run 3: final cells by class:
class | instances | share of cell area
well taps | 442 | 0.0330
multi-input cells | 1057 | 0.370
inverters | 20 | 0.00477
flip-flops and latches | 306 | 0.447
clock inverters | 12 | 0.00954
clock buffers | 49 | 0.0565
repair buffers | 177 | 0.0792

_ _ _ _

EXERCISE: From the line holding "class | instances | share of cell area" down to the final line above, copy each line exactly, and leave out everything before it.

EXERCISE OUTPUT:
class | instances | share of cell area
well taps | 442 | 0.0330
multi-input cells | 1057 | 0.370
inverters | 20 | 0.00477
flip-flops and latches | 306 | 0.447
clock inverters | 12 | 0.00954
clock buffers | 49 | 0.0565
repair buffers | 177 | 0.0792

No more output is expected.